# Work request
What appears from the first line of the records below through the line containing "other | 0 | 13 | 0" must be reproduced verbatim.

──────── Source records

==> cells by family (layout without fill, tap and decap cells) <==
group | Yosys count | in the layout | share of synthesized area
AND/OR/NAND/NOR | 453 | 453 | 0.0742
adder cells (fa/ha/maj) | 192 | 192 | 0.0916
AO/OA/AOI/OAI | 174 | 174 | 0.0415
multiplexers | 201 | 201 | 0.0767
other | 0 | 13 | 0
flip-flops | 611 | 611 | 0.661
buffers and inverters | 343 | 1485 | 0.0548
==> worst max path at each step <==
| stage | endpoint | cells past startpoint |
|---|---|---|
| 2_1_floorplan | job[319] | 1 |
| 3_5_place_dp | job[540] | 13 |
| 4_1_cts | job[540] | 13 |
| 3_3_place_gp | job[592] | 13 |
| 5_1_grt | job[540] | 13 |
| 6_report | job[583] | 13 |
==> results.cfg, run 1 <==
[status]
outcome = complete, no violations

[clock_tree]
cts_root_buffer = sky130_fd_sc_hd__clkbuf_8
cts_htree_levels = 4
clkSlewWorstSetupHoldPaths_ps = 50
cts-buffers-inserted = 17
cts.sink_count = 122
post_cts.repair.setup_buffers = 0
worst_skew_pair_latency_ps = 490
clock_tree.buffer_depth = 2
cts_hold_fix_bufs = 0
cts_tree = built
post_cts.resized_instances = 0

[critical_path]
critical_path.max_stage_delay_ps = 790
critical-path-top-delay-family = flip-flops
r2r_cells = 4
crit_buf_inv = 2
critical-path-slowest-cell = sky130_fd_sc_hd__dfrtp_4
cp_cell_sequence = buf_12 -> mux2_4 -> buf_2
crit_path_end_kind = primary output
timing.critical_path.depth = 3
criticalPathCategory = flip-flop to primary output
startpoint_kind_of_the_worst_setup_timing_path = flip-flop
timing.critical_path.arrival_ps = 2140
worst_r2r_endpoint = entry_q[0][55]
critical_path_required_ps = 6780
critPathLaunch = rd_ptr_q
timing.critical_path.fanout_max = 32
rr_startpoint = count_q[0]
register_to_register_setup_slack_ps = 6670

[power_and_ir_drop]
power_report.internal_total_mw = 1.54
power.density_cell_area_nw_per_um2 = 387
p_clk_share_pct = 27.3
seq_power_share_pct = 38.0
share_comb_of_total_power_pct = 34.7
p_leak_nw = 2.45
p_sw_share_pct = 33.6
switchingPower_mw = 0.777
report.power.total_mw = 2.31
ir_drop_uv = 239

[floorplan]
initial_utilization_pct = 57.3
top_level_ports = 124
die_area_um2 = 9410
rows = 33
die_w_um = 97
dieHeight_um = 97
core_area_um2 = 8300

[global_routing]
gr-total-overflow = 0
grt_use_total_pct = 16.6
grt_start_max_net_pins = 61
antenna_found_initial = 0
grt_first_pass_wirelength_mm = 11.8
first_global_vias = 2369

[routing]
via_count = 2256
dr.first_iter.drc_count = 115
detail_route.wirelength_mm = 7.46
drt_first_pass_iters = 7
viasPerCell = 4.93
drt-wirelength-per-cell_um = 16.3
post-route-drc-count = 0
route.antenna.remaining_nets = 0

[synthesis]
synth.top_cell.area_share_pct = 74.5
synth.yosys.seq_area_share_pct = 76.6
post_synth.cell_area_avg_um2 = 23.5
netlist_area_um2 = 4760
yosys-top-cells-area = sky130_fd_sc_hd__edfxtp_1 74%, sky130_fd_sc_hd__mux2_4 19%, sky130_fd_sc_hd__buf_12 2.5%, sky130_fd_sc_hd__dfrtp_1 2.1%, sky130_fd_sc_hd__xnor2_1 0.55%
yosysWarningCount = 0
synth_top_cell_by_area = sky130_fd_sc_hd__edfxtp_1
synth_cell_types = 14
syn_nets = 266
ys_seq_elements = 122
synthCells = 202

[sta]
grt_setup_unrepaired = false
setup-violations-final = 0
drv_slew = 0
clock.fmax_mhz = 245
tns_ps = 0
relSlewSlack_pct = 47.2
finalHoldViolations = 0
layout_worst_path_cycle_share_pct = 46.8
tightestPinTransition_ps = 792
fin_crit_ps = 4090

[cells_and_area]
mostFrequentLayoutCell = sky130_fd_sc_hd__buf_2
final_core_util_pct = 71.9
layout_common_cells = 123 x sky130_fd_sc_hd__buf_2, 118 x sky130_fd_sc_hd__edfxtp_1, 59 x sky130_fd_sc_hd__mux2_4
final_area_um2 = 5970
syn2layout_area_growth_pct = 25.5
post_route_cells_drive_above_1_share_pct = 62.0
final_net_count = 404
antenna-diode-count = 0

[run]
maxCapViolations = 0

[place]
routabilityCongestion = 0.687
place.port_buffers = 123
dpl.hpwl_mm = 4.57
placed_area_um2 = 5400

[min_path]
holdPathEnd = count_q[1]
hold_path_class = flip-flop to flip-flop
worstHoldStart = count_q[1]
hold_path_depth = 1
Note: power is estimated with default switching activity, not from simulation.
**src/design/uid_node_id_allocator_defines.svh**
```systemverilog
// assertion macros for the node-id allocator
`ifndef UID_NODE_ID_ALLOCATOR_DEFINES_SVH
`define UID_NODE_ID_ALLOCATOR_DEFINES_SVH

// condition holds in the same cycle as its trigger
`define UIDNA_ASSERT_IMP(label, trig, cond) \
	label: assert property (@(posedge clk) disable iff (!arst_n) (trig) |-> (cond)) \
		else $error("uidna same-cycle check failed");

// condition holds in the cycle after its trigger
`define UIDNA_ASSERT_NEXT(label, trig, cond) \
	label: assert property (@(posedge clk) disable iff (!arst_n) (trig) |=> (cond)) \
		else $error("uidna next-cycle check failed");

`endif

```
**src/design/uidna_pkg.sv**
```systemverilog
// shared types and constants of the node-id allocator
`timescale 1ns / 1ps

package uidna_pkg;

	localparam int NID_W  = 7;
	localparam int HASH_W = 48;
	localparam int NODES  = 128;

	// request codes
	localparam logic [1:0] REQ_INFO    = 2'd0;
	localparam logic [1:0] REQ_ALLOC   = 2'd1;
	localparam logic [1:0] REQ_RESERVE = 2'd2;

	// status codes
	localparam logic [2:0] ST_OK       = 3'd0;
	localparam logic [2:0] ST_BAD      = 3'd1;
	localparam logic [2:0] ST_MISMATCH = 3'd2;
	localparam logic [2:0] ST_NO_FREE  = 3'd3;
	localparam logic [2:0] ST_JFULL    = 3'd4;
	localparam logic [2:0] ST_ZERO     = 3'd5;

	// fnv-1a constants; prime is 2^40 + 0x1b3
	localparam logic [63:0] FNV_OFFSET    = 64'hcbf29ce484222325;
	localparam logic [8:0]  FNV_PRIME_LO  = 9'h1b3;
	localparam logic [4:0]  UID_MAX_BYTES = 5'd16;

	typedef enum logic [1:0] {
		CMD_BAD  = 2'd0,
		CMD_ZERO = 2'd1,
		CMD_RUN  = 2'd2
	} cmd_kind_t;

	typedef struct packed {
		cmd_kind_t           kind;
		logic [1:0]          req;
		logic [NID_W-1:0]    nid;
		logic [HASH_W-1:0]   hash;
	} cmd_t;

	typedef struct packed {
		logic [NID_W-1:0] assigned;
		logic             success;
		logic [2:0]       status;
	} res_t;

endpackage

```
**src/design/uidna_front.sv**
```systemverilog
// front end: accepts beats, checks them and hashes the uid
`timescale 1ns / 1ps

module uidna_front #(
	parameter int TOP_NODE_ID = 125
) (
	input  logic                       clk,
	input  logic                       arst_n,
	input  logic                       in_valid,
	output logic                       in_stall,
	input  logic [1:0]                 req_type,
	input  logic [uidna_pkg::NID_W-1:0] node_id,
	input  logic [63:0]                uid_low,
	input  logic [63:0]                uid_high,
	input  logic [4:0]                 uid_bytes,
	output logic                       push,
	output uidna_pkg::cmd_t            cmd,
	input  logic                       q_full
);
	import uidna_pkg::*;

	typedef enum logic [3:0] {
		F_IDLE = 4'b0001,
		F_HASH = 4'b0010,
		F_FOLD = 4'b0100,
		F_PUSH = 4'b1000
	} fstate_t;

	fstate_t         state_q;
	cmd_t            cmd_q;
	logic [63:0]     h_q;
	logic [127:0]    uid_q;
	logic [4:0]      cnt_q;

	logic            accept;
	logic            bad;
	logic [4:0]      ub_sat;
	logic [4:0]      len;
	logic [63:0]     t;
	logic [63:0]     h_next;
	logic [HASH_W-1:0] h48;

	assign accept   = in_valid && (state_q == F_IDLE);
	assign in_stall = (state_q != F_IDLE);
	assign push     = (state_q == F_PUSH) && !q_full;
	assign cmd      = cmd_q;

	// request classification
	assign ub_sat = (uid_bytes > UID_MAX_BYTES) ? UID_MAX_BYTES : uid_bytes;
	assign len    = (req_type == REQ_RESERVE) ? ub_sat : UID_MAX_BYTES;
	assign bad    = (req_type != REQ_INFO && req_type != REQ_ALLOC && req_type != REQ_RESERVE)
		|| (req_type != REQ_ALLOC
			&& (node_id == '0 || node_id > NID_W'(TOP_NODE_ID)));

	// one fnv-1a byte step, prime multiply as shift plus small product
	assign t      = h_q ^ {56'b0, uid_q[7:0]};
	assign h_next = t + {t[23:0], 40'b0} + (t * {55'b0, FNV_PRIME_LO});
	assign h48    = h_q[HASH_W-1:0] ^ {40'b0, h_q[63:56]};

	// control
	always_ff @(posedge clk or negedge arst_n) begin
		if (!arst_n) begin
			state_q <= F_IDLE;
		end else begin
			unique case (state_q)
				F_IDLE: begin
					if (accept) begin
						if (bad || len == '0)
							state_q <= F_PUSH;
						else
							state_q <= F_HASH;
					end
				end
				F_HASH: begin
					if (cnt_q == 5'd1)
						state_q <= F_FOLD;
				end
				F_FOLD: state_q <= F_PUSH;
				F_PUSH: begin
					if (!q_full)
						state_q <= F_IDLE;
				end
				default: state_q <= F_IDLE;
			endcase
		end
	end

	// datapath
	always_ff @(posedge clk) begin
		if (accept) begin
			cmd_q.req  <= req_type;
			cmd_q.nid  <= node_id;
			cmd_q.hash <= '0;
			cmd_q.kind <= bad ? CMD_BAD : CMD_ZERO;
			h_q        <= FNV_OFFSET;
			uid_q      <= {uid_high, uid_low};
			cnt_q      <= len;
		end else if (state_q == F_HASH) begin
			h_q   <= h_next;
			uid_q <= {8'b0, uid_q[127:8]};
			cnt_q <= cnt_q - 5'd1;
		end else if (state_q == F_FOLD) begin
			cmd_q.hash <= h48;
			cmd_q.kind <= (h48 == '0) ? CMD_ZERO : CMD_RUN;
		end
	end

endmodule

```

────────────────

# Result of the exercise
==> cells by family (layout without fill, tap and decap cells) <==
group | Yosys count | in the layout | share of synthesized area
AND/OR/NAND/NOR | 453 | 453 | 0.0742
adder cells (fa/ha/maj) | 192 | 192 | 0.0916
AO/OA/AOI/OAI | 174 | 174 | 0.0415
multiplexers | 201 | 201 | 0.0767
other | 0 | 13 | 0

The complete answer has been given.